According to the GAO Report, FBI’s Facial Analysis, Comparison, and Evaluation (FACE) Services unit not only has access to FBI’s Next Generation Identification (NGI) face recognition database of nearly 30 million civil and criminal mug shot photos, it also has access to the State Department’s Visa and Passport databases, the Defense Department’s biometric database, and the drivers license databases of at least 16 states. Totaling 411.9 million images, this is an unprecedented number of photographs, most of which are of Americans and foreigners who have committed no crimes.

I understand and share the concern over the FBI’s database of 411.9 million images from identification sources, but let’s be realistic about the FBI’s share of all the image data.

Not an exhaustive list but:

Facebook alone is equaling the FBI photo count every 1.3 days. Moreover, Facebook data is tied to both Facebook and very likely, other social media data, unlike my driver’s license.

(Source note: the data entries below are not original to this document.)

`src/core/dcsf_defines.svh`:
```
// Offsets, field positions, reset values and widths of the DMA status-flag block
`ifndef DCSF_DEFINES_SVH
`define DCSF_DEFINES_SVH
`define DCSF_NCH          8
`define DCSF_ADDR_W       8
`define DCSF_OFF_COLL     8'h00
`define DCSF_OFF_ACT      8'h04
`define DCSF_OFF_IRQ_STAT 8'h08
`define DCSF_OFF_IRQ_MASK 8'h0c
`define DCSF_LAST_LSB     8
`define DCSF_LAST_MSB     11
`define DCSF_LAST_NONE    4'hf
`define DCSF_RESP_OKAY    2'h0
`define DCSF_RESP_SLVERR  2'h2
`endif

```
`src/core/dcsf_pkg.sv`:
```
// Types shared by the DMA status-flag block
`include "dcsf_defines.svh"
package dcsf_pkg;
  typedef struct packed {
    logic [`DCSF_ADDR_W-1:0] awaddr;
    logic                    awvalid;
    logic [31:0]             wdata;
    logic [3:0]              wstrb;
    logic                    wvalid;
    logic                    bready;
    logic [`DCSF_ADDR_W-1:0] araddr;
    logic                    arvalid;
    logic                    rready;
  } dcsf_axi_req_type;
  typedef struct packed {
    logic        awready;
    logic        wready;
    logic [1:0]  bresp;
    logic        bvalid;
    logic        arready;
    logic [31:0] rdata;
    logic [1:0]  rresp;
    logic        rvalid;
  } dcsf_axi_rsp_type;
  typedef struct packed {
    logic [`DCSF_NCH-1:0] xfer_done;
    logic [`DCSF_NCH-1:0] ram_collision;
    logic [`DCSF_NCH-1:0] buf_sel;
  } dcsf_chan_type;
  typedef struct packed {
    logic                    aw_full;
    logic [`DCSF_ADDR_W-1:0] aw_addr;
    logic                    w_full;
    logic [31:0]             w_data;
    logic [3:0]              w_strb;
    dcsf_axi_rsp_type        rsp;
    logic [`DCSF_NCH-1:0]    ram_write_collision_flag;
    logic [3:0]              last_active_channel;
    logic [`DCSF_NCH-1:0]    pingpong_buffer_status;
    logic [`DCSF_NCH-1:0]    irq_status;
    logic [`DCSF_NCH-1:0]    irq_mask;
    logic                    irq;
  } dcsf_state_type;
endpackage

```
`src/core/dcsf_status.sv`:
```
// DMA channel status flags with an AXI4-Lite register slave and one interrupt
//
// Behaviour
// (RULE_01) Each channel's RAM write collision flag sets on a detected collision, else stays clear.
// (RULE_02) Last active channel field resets to all ones; codes 1000 to 1110 never produced.
// (RULE_03) Each completed transfer loads the field with that channel's binary number; when several complete in one cycle, the code loads only the highest.
// (RULE_04) Channel 7 ping-pong bit reads 1 for buffer B selected, 0 for A; resets 0.
// (RULE_05) Channels 0 to 6 report their own buffer selection the same way.
// (RULE_06) Activity register is read-only; writes ignored; bits 15 to 12 read zero.
//
// Implementation choices: the register offsets and the AXI4-Lite register port.
`timescale 1ns/1ps
`default_nettype none
`include "dcsf_defines.svh"
module dcsf_status (
  // Clock and reset
  input  wire logic                      aclk,
  input  wire logic                      aresetn,
  // AXI4-Lite slave
  input  wire dcsf_pkg::dcsf_axi_req_type axi_req,
  output var  dcsf_pkg::dcsf_axi_rsp_type axi_rsp,
  // Channel engine events and levels
  input  wire dcsf_pkg::dcsf_chan_type    chan,
  // Interrupt
  output logic                           irq
);
  import dcsf_pkg::*;

  dcsf_state_type st;
  dcsf_state_type next_st;
  logic [3:0]     done_code;
  logic           do_write;
  logic [`DCSF_ADDR_W-1:0] wa;
  logic [`DCSF_ADDR_W-1:0] ra;
  logic [15:0]    clr_bits;

  assign axi_rsp = st.rsp;
  assign irq     = st.irq;

  ////////////////////////////////////////////////////////////////////////////
  // Channel number of a completed transfer; highest channel wins a tie
  always_comb begin
    done_code = 4'h0;
    for (int i = 0; i < `DCSF_NCH; i++) begin
      if (chan.xfer_done[i]) begin
        done_code = 4'(i); // see RULE_03
      end
    end
  end

  assign wa       = {st.aw_addr[`DCSF_ADDR_W-1:2], 2'h0};
  assign ra       = {axi_req.araddr[`DCSF_ADDR_W-1:2], 2'h0};
  assign do_write = st.aw_full && st.w_full && !st.rsp.bvalid;
  // Only the two low byte lanes hold register bits
  assign clr_bits = st.w_data[15:0] & {{8{st.w_strb[1]}}, {8{st.w_strb[0]}}};

  ////////////////////////////////////////////////////////////////////////////
  always_comb begin
    next_st = st;
    // Address and data are taken in either order and held until both are in
    if (axi_req.awvalid && st.rsp.awready) begin
      next_st.aw_full = 1'b1;
      next_st.aw_addr = axi_req.awaddr;
    end
    if (axi_req.wvalid && st.rsp.wready) begin
      next_st.w_full = 1'b1;
      next_st.w_data = axi_req.wdata;
      next_st.w_strb = axi_req.wstrb;
    end
    if (st.rsp.bvalid && axi_req.bready) begin
      next_st.rsp.bvalid = 1'b0;
    end
    // Event flags: clear first, so a set in the same cycle wins
    if (do_write) begin
      next_st.aw_full    = 1'b0;
      next_st.w_full     = 1'b0;
      next_st.rsp.bvalid = 1'b1;
      next_st.rsp.bresp  = `DCSF_RESP_OKAY;
      case (wa)
        `DCSF_OFF_COLL: begin
          next_st.ram_write_collision_flag = st.ram_write_collision_flag & ~clr_bits[`DCSF_NCH-1:0];
        end
        `DCSF_OFF_ACT: begin
          // Read-only: the write is answered and dropped
          next_st.rsp.bresp = `DCSF_RESP_OKAY; // see RULE_06
        end
        `DCSF_OFF_IRQ_STAT: begin
          next_st.irq_status = st.irq_status & ~clr_bits[`DCSF_NCH-1:0];
        end
        `DCSF_OFF_IRQ_MASK: begin
          next_st.irq_mask = clr_bits[`DCSF_NCH-1:0];
        end
        default: begin
          next_st.rsp.bresp = `DCSF_RESP_SLVERR;
        end
      endcase
    end
    next_st.ram_write_collision_flag = next_st.ram_write_collision_flag | chan.ram_collision; // see RULE_01
    next_st.irq_status = next_st.irq_status | chan.xfer_done;
    if (|chan.xfer_done) begin
      next_st.last_active_channel = done_code; // see RULE_02, see RULE_03
    end
    next_st.pingpong_buffer_status = chan.buf_sel; // see RULE_04, see RULE_05
    // Read channel: one outstanding read, answered the cycle after it is taken
    if (st.rsp.rvalid && axi_req.rready) begin
      next_st.rsp.rvalid = 1'b0;
    end
    if (axi_req.arvalid && st.rsp.arready) begin
      next_st.rsp.rvalid = 1'b1;
      next_st.rsp.rresp  = `DCSF_RESP_OKAY;
      next_st.rsp.rdata  = 32'h0;
      case (ra)
        `DCSF_OFF_COLL: begin
          next_st.rsp.rdata[`DCSF_NCH-1:0] = st.ram_write_collision_flag;
        end
        `DCSF_OFF_ACT: begin
          // Upper nibble is left at zero
          next_st.rsp.rdata[`DCSF_LAST_MSB:`DCSF_LAST_LSB] = st.last_active_channel; // see RULE_06
          next_st.rsp.rdata[`DCSF_NCH-1:0] = st.pingpong_buffer_status;
        end
        `DCSF_OFF_IRQ_STAT: begin
          next_st.rsp.rdata[`DCSF_NCH-1:0] = st.irq_status;
        end
        `DCSF_OFF_IRQ_MASK: begin
          next_st.rsp.rdata[`DCSF_NCH-1:0] = st.irq_mask;
        end
        default: begin
          next_st.rsp.rresp = `DCSF_RESP_SLVERR;
        end
      endcase
    end
    next_st.rsp.awready = !next_st.aw_full && !next_st.rsp.bvalid;
    next_st.rsp.wready  = !next_st.w_full && !next_st.rsp.bvalid;
    next_st.rsp.arready = !next_st.rsp.rvalid;
    // Taken from the next state so the pin rises on the same edge as the status bit
    next_st.irq = |(next_st.irq_status & next_st.irq_mask);
  end

  always_ff @(posedge aclk) begin
    if (!aresetn) begin
      st                     <= '0;
      st.last_active_channel <= `DCSF_LAST_NONE; // see RULE_02
    end else begin
      st <= next_st;
    end
  end
endmodule // dcsf_status
`default_nettype wire

```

Instagram takes a little over 5 days to exceed the FBI image count. but like the little engine that could, it keeps trying.

I’m not sure how to count YouTube’s 300 hours of video every minute.

No reliable counts are available for porn images, which streamed from Pornhub in 2015, accounted for 1,892 petabytes of data.

The Pornhub data stream includes a lot of duplication but finding non-religious and reliable stats on porn is difficult. Try searching for statistics on porn images. Speculation, guesses, etc.

Based on those figures, it’s fair to say the number of images available to the FBI is somewhere North of 100 billion and growing.

Oh, you think non-public photos off-limits to the FBI?

Hmmm, so is lying to federal judges, or so they say.

The FBI may say they are following safeguards, etc., but once a agency develops a culture of lying “in the public’s interest,” why would you ever believe them?

If you believe the FBI now, shouldn’t you say: Shame on me?